2D MPS-DMRG: Quantum dimer model on a two-dimensional quasicrystal

Complex many-body quantum systems constitute many of the most interesting topics in physics, from quantum spin chains to frustrated magnets to quantum dimers and loops originally introduced to model high-temperature superconductors. But such phases are notoriously difficult, owing to the exponential scaling of Hilbert space, with the problem increasingly difficult in higher dimensions. Variational methods such as MPS-DMRG (matrix product state density matrix renormalisation group) offer access to low-lying energy states of such interacting systems, for example finding the ground states of large 1D many body systems to high accuracy. However, DMRG has found limited application in 2D or higher.

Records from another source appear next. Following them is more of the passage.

Background: an optimization exercise with open tools, aiming at small area and a short achievable clock period. Do not read the settings as production practice.
At most, simulation tests tie the RTL to the original design; equivalence was not proved.
Power is estimated from default activity; no workload was simulated.

==> flow/design.v <==
`timescale 1ns/1ns
`default_nettype none
module frontend_top (
    input  logic        clk,
    input  logic        rst_n,
    input  logic        inst_valid,
    input  logic [31:0] inst,
    input  logic [31:0] inst_pc,
    output logic        inst_ready,
    output logic        iss_valid,
    output logic [31:0] iss_pc,
    output logic [5:0]  iss_rob_idx,
    output logic [5:0]  iss_rd_p,
    output logic [5:0]  iss_rs1_p,
    output logic [5:0]  iss_rs2_p,
    output logic        iss_rs1_ready,
    output logic        iss_rs2_ready,
    output logic [1:0]  iss_fu,
    output logic [3:0]  iss_alu_op,
    output logic [31:0] iss_imm,
    output logic        iss_alu_src,
    output logic        iss_mem_read,
    output logic        iss_mem_write,
    output logic        iss_reg_write,
    output logic [1:0]  iss_mem_size,
    input  logic        iss_ready
);
    logic [6:0] opc;
    logic       c_r, c_i, c_l, c_s, c_u;
    assign opc = inst[6:0];
    assign c_r = (opc == 7'b0110011);
    assign c_i = (opc == 7'b0010011);
    assign c_l = (opc == 7'b0000011);
    assign c_s = (opc == 7'b0100011);
    assign c_u = (opc == 7'b0110111);
    logic        dv;
    logic        advance;
    logic        alloc;
    logic        enq;
    logic        iq_full;
    logic [5:0]  cnt;            
    typedef struct packed {
        logic [31:0] pc;
        logic [6:0]  f;
        logic [5:0]  a;
        logic [5:0]  b;
        logic [4:0]  lo;
        logic [3:0]  k;
        logic        rd;
    } ent_t;
    logic        in_needs, in_legal;
    logic        dv_n, needs_n, legal_n, full_n, cnt5_n, adv_n;
    logic        fe, pop, fc6;
    logic [3:0] in_k;
    logic [2:0] in_f3;
    logic       in_srai;
    assign in_f3   = inst[14:12];
    assign in_srai = (in_f3 == 3'b101) && (inst[31:26] == 6'b010000);
    always_comb begin
        if (c_l || c_s)
            in_k = {1'b1, c_s, 1'b0, in_f3 != 3'b000};
        else if (c_u)
            in_k = 4'b0101;
        else if (c_i)
            in_k = {2'b01, (in_f3 == 3'b110) ? 2'b10 : (in_srai ? 2'b11 : 2'b00)};
        else
            in_k = {3'b000, inst[31:25] == 7'd0 && in_f3 == 3'b100};
    end
    assign in_legal = c_r | c_i | c_l | c_s | c_u;
    assign in_needs = (c_r | c_i | c_l | c_u) && (inst[11:7] != 5'd0);
    logic nir, ld;
    assign inst_ready = !nir;
    assign dv_n    = ld ? inst_valid : dv;
    assign needs_n = ld ? in_needs : d.rd;
    assign legal_n = ld ? in_legal : d_legal;
    assign full_n  = !pop && (iq_full || (fc6 && enq));
    assign cnt5_n  = cnt[5] || (alloc && (&cnt[4:0]));
    assign adv_n   = dv_n && !full_n && (!cnt5_n || !needs_n);
    always_ff @(posedge clk or negedge rst_n) begin
        if (!rst_n) begin
            dv         <= 1'b0;
            advance    <= 1'b0;
            alloc      <= 1'b0;
            enq        <= 1'b0;
            iq_full    <= 1'b0;
            nir        <= 1'b0;
            ld         <= 1'b1;
        end else begin
            dv         <= dv_n;
            advance    <= adv_n;
            alloc      <= adv_n && needs_n;
            enq        <= adv_n && legal_n;
            iq_full    <= full_n;
            nir        <= dv_n && !adv_n;
            ld         <= !dv_n || adv_n;
        end
    end
    logic [31:0]  rn;            
    logic [159:0] rj_flat;       
    logic [4:0]   d_rd;          
    always_ff @(posedge clk or negedge rst_n) begin
        if (!rst_n)
            cnt <= 6'd0;
        else if (alloc)
            cnt <= cnt + 6'd1;
    end
    assign rn[0]         = 1'b0;     
    assign rj_flat[4:0]  = 5'd0;
    for (genvar g = 1; g < 32; g++) begin : g_rat
        logic       we;
        logic       rn_q;
        logic [4:0] rj_q;
        assign we = alloc && (d_rd == 5'(g));
        always_ff @(posedge clk or negedge rst_n) begin
            if (!rst_n)
                rn_q <= 1'b0;
            else if (we)
                rn_q <= 1'b1;
        end
        always_ff @(posedge clk) begin
            if (we) rj_q <= cnt[4:0];
        end
        assign rn[g]            = rn_q;
        assign rj_flat[g*5 +: 5] = rj_q;
    end
    function automatic logic [5:0] rat_rd(input logic [4:0] r, input logic [31:0] f,
                                         input logic [159:0] t, input logic nr);
        rat_rd = (f[r] && !nr) ? {1'b1, t[r*5 +: 5]} : {1'b0, r};
    endfunction
    ent_t       d;
    logic       d_legal;
    logic       d_fw1, d_fw2;
    logic [4:0] last;            
    ent_t       in_e;
    logic [4:0] in_rs1, in_rs2;
    assign in_rs1 = inst[19:15];
    assign in_rs2 = inst[24:20];
    always_ff @(posedge clk) begin
        if (alloc) last <= cnt[4:0];
    end
    always_comb begin
        in_e.pc = inst_pc;
        in_e.f  = (c_r || (c_i && in_srai)) ? 7'd0 : inst[31:25];
        in_e.a  = rat_rd(in_rs1, rn, rj_flat, c_u);
        in_e.b  = rat_rd(in_rs2, rn, rj_flat, !(c_r || c_s));
        if (c_s)
            in_e.lo = inst[11:7];
        else if (c_i || c_l)
            in_e.lo = inst[24:20];
        else if (c_u)
            in_e.lo = {2'b00, in_f3};
        else
            in_e.lo = 5'd0;
        in_e.k  = in_k;
        in_e.rd = in_needs;
    end
    always_ff @(posedge clk) begin
        if (ld) begin
            d       <= in_e;
            d_rd    <= inst[11:7];
            d_legal <= in_legal;
            d_fw1   <= alloc && (d_rd == in_rs1) && !c_u;
            d_fw2   <= alloc && (d_rd == in_rs2) && (c_r || c_s);
        end
    end
    ent_t w;
    logic w_useb;                
    assign w_useb = (d.k[3] == d.k[2]) || (!d.k[3] && d.k[2] && d.k[1:0] == 2'b01);
    always_comb begin
        w   = d;
        w.a = d_fw1 ? {1'b1, last} : d.a;
        w.b = !w_useb ? 6'd0 : (d_fw2 ? {1'b1, last} : d.b);
    end
    logic [60:0] q [7];          
    logic [6:0] wp, rp;          
    logic [2:0] fc;              
    logic       hv;              
    logic       refill, push;
    ent_t       qh;              
    ent_t       nx;              
    assign fc6     = (fc == 3'd6);
    assign refill  = !hv || iss_ready;
    assign pop     = iss_ready && !fe;
    assign push    = enq && !(refill && fe);
    always_comb begin
        qh = '0;
        for (int e = 0; e < 7; e++)
            if (rp[e]) qh = qh | q[e];
    end
    assign nx = fe ? w : qh;
    always_ff @(posedge clk or negedge rst_n) begin
        if (!rst_n) begin
            wp <= 7'd1;
            rp <= 7'd1;
            fc <= 3'd0;
            fe <= 1'b1;
            hv <= 1'b0;
        end else begin
            if (push) wp <= {wp[5:0], wp[6]};
            if (pop)  rp <= {rp[5:0], rp[6]};
            if (push && !pop) begin
                fc <= fc + 3'd1;
                fe <= 1'b0;
            end else if (pop && !push) begin
                fc <= fc - 3'd1;
                fe <= (fc == 3'd1);
            end
            hv <= (hv && !(iss_ready && fe)) || enq;
        end
    end
    always_ff @(posedge clk) begin
        for (int e = 0; e < 7; e++)
            if (enq && wp[e]) q[e] <= w;
    end
    logic [5:0] rob;             
    logic       sel;             
    logic [5:0] rob_n;
    logic       sel_n;
    assign rob_n = hv ? rob + {5'd0, iss_rd_p[5]} : rob;
    assign sel_n = hv ? sel ^ !iss_fu[1] : sel;
    always_ff @(posedge clk or negedge rst_n) begin
        if (!rst_n) begin
            rob <= 6'd0;
            sel <= 1'b0;
        end else if (refill) begin
            rob <= rob_n;
            sel <= sel_n;
        end
    end
    logic [2:0] h_op;
    logic       h_msz;
    assign iss_rob_idx  = rob;
    assign iss_alu_op   = {1'b0, h_op};
    assign iss_mem_size = {h_msz, 1'b0};
    assign iss_valid   = hv;
    logic nu;
    assign nu = !nx.k[3] && nx.k[2] && (nx.k[1:0] == 2'b01);
    always_ff @(posedge clk or negedge rst_n) begin
        if (!rst_n) begin
            iss_pc <= '0;
            iss_rd_p <= '0;
            iss_rs1_p <= '0;
            iss_rs2_p <= '0;
            iss_rs1_ready <= '0;
            iss_rs2_ready <= '0;
            iss_fu <= '0;
            h_op <= '0;
            iss_imm <= '0;
            iss_alu_src <= '0;
            iss_mem_read <= '0;
            iss_mem_write <= '0;
            iss_reg_write <= '0;
            h_msz <= '0;
        end else if (refill) begin
            iss_pc         <= nx.pc;
            iss_rd_p       <= nx.rd ? {1'b1, rob_n[4:0]} : 6'd0;
            iss_rs1_p      <= {nx.a[5], nx.a[4:0] & {5{!nu}}};
            iss_rs2_p      <= {nx.b[5], nx.b[4:0] & {5{!nu}}};
            iss_rs1_ready  <= !nx.a[5];
            iss_rs2_ready  <= !nx.b[5];
            iss_fu         <= nx.k[3] ? 2'd2 : {1'b0, sel_n};
            h_op           <= {nu, (nx.k[3] || nu) ? 2'b00 : nx.k[1:0]};
            iss_imm[31]    <= nx.f[6];
            iss_imm[30:25] <= nu ? nx.f[5:0]  : {6{nx.f[6]}};
            iss_imm[24:20] <= nu ? nx.b[4:0]  : {5{nx.f[6]}};
            iss_imm[19:15] <= nu ? nx.a[4:0]  : {5{nx.f[6]}};
            iss_imm[14:12] <= nu ? nx.lo[2:0] : {3{nx.f[6]}};
            iss_imm[11]    <= !nu && nx.f[6];
            iss_imm[10:5]  <= nu ? 6'd0 : nx.f[5:0];
            iss_imm[4:0]   <= nu ? 5'd0 : nx.lo;
            iss_alu_src    <= nx.k[3] || nx.k[2];
            iss_mem_read   <= nx.k[3] && !nx.k[2];
            iss_mem_write  <= nx.k[3] && nx.k[2];
            iss_reg_write  <= !(nx.k[3] && nx.k[2]);
            h_msz          <= !nx.k[3] || nx.k[0];
                end
    end
endmodule
`default_nettype wire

We successfully apply MPS-DMRG to quantum dimer model on large 2D systems, approximating the thermodynamic limit. The method is made tractable by placing the models on a modification of the Ammann Beenker tiling. Bearing the symmetries of a physical quasicrystal, the tiling features long-range order without periodicity. The dimer models combine with these symmetries so as to admit degrees of freedom similar to those in 1D ladders. We present an overview of ordered phases, phase transitions, entanglement entropy, and onsite and long-range correlations.

This work is with Felix Flicker and Natalia Chepiga.